All lines from the one containing "rdata = '0;" down to the one containing "assign unused_wdata = ^wdata[DATA_W-1:FSET_W];", both ends included, are to be given again exactly; omit the rest of the listing below.

+++ Records to process +++

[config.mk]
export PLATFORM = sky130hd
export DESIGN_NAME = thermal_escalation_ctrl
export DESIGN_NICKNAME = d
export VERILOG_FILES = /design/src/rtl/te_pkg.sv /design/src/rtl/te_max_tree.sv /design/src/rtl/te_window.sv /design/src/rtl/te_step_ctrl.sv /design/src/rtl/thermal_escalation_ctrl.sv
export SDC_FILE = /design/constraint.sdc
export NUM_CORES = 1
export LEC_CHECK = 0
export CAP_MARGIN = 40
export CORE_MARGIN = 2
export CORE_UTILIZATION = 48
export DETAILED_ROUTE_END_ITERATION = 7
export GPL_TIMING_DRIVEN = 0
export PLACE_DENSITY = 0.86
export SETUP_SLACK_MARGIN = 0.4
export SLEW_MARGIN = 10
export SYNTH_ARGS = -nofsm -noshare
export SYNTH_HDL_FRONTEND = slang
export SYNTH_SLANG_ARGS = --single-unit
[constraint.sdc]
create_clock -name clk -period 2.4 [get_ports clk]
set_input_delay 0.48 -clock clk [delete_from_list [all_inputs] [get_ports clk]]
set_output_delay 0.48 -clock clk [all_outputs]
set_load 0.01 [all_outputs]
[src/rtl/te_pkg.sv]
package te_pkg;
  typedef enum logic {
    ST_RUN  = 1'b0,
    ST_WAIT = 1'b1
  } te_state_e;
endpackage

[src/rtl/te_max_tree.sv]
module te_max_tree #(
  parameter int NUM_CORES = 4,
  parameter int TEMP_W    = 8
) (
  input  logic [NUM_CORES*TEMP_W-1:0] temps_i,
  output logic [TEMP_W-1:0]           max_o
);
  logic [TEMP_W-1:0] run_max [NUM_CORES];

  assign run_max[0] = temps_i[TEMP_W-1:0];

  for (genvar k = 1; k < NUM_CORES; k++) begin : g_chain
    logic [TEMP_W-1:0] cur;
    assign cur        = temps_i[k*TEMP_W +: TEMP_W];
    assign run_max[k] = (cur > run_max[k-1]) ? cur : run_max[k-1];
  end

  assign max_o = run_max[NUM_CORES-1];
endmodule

+++
+++ Records to process +++

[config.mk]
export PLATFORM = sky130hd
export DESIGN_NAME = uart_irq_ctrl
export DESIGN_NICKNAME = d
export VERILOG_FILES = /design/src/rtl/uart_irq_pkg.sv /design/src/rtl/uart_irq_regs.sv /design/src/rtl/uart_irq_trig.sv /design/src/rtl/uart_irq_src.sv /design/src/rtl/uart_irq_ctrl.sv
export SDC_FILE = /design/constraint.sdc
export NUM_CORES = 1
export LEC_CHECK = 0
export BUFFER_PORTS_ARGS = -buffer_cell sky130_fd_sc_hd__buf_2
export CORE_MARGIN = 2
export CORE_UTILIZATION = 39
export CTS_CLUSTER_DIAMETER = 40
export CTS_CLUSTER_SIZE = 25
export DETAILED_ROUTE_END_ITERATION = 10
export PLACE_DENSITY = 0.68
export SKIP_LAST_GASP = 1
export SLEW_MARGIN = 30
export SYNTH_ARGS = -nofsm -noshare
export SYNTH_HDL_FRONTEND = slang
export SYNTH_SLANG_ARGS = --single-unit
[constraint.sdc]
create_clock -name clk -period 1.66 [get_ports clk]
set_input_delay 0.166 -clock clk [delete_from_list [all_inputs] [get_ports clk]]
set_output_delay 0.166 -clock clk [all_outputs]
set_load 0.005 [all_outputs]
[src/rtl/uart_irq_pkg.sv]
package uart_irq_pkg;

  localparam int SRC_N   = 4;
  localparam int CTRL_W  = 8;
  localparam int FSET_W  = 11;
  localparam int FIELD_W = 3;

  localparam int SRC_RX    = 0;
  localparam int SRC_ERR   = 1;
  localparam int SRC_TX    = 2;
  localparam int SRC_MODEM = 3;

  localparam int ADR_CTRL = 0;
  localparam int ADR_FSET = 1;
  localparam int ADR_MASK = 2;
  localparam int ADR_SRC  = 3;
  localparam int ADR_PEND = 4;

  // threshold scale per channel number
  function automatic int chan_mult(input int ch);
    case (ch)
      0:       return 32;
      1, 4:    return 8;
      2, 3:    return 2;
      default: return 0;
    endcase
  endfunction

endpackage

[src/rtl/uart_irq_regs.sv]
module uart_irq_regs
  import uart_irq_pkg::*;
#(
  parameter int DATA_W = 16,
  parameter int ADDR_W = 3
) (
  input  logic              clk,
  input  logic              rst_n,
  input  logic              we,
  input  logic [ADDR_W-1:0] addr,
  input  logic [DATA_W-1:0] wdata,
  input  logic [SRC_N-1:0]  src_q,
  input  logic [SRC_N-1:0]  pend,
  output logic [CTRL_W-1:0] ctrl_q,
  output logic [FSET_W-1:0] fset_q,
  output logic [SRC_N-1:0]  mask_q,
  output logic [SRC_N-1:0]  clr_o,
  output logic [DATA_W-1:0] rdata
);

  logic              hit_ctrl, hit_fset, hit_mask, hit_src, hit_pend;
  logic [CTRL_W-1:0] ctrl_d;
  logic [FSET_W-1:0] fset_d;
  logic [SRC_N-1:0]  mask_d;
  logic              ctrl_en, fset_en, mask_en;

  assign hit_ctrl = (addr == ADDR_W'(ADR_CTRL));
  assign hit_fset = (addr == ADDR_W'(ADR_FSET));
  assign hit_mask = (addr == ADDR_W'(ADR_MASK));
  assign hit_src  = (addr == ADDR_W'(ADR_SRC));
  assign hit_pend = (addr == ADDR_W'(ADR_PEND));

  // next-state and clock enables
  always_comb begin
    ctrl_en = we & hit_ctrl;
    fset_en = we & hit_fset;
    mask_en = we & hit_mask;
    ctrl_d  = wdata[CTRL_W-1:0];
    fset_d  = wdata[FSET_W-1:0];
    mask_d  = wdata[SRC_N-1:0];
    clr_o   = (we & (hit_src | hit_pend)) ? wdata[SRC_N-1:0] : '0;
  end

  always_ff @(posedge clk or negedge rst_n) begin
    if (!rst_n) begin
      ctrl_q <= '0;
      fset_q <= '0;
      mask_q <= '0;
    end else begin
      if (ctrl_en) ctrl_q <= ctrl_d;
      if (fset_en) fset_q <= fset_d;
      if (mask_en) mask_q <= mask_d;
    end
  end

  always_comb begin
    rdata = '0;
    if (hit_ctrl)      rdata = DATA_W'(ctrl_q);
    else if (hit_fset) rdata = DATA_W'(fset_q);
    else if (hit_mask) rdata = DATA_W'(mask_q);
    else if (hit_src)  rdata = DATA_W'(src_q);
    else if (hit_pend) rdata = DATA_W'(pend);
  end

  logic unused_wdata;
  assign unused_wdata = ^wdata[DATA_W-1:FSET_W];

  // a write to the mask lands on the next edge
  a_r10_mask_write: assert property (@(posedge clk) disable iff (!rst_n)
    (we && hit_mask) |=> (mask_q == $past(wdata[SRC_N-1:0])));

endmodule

+++

**Exercise solution**
    rdata = '0;
    if (hit_ctrl)      rdata = DATA_W'(ctrl_q);
    else if (hit_fset) rdata = DATA_W'(fset_q);
    else if (hit_mask) rdata = DATA_W'(mask_q);
    else if (hit_src)  rdata = DATA_W'(src_q);
    else if (hit_pend) rdata = DATA_W'(pend);
  end

  logic unused_wdata;
  assign unused_wdata = ^wdata[DATA_W-1:FSET_W];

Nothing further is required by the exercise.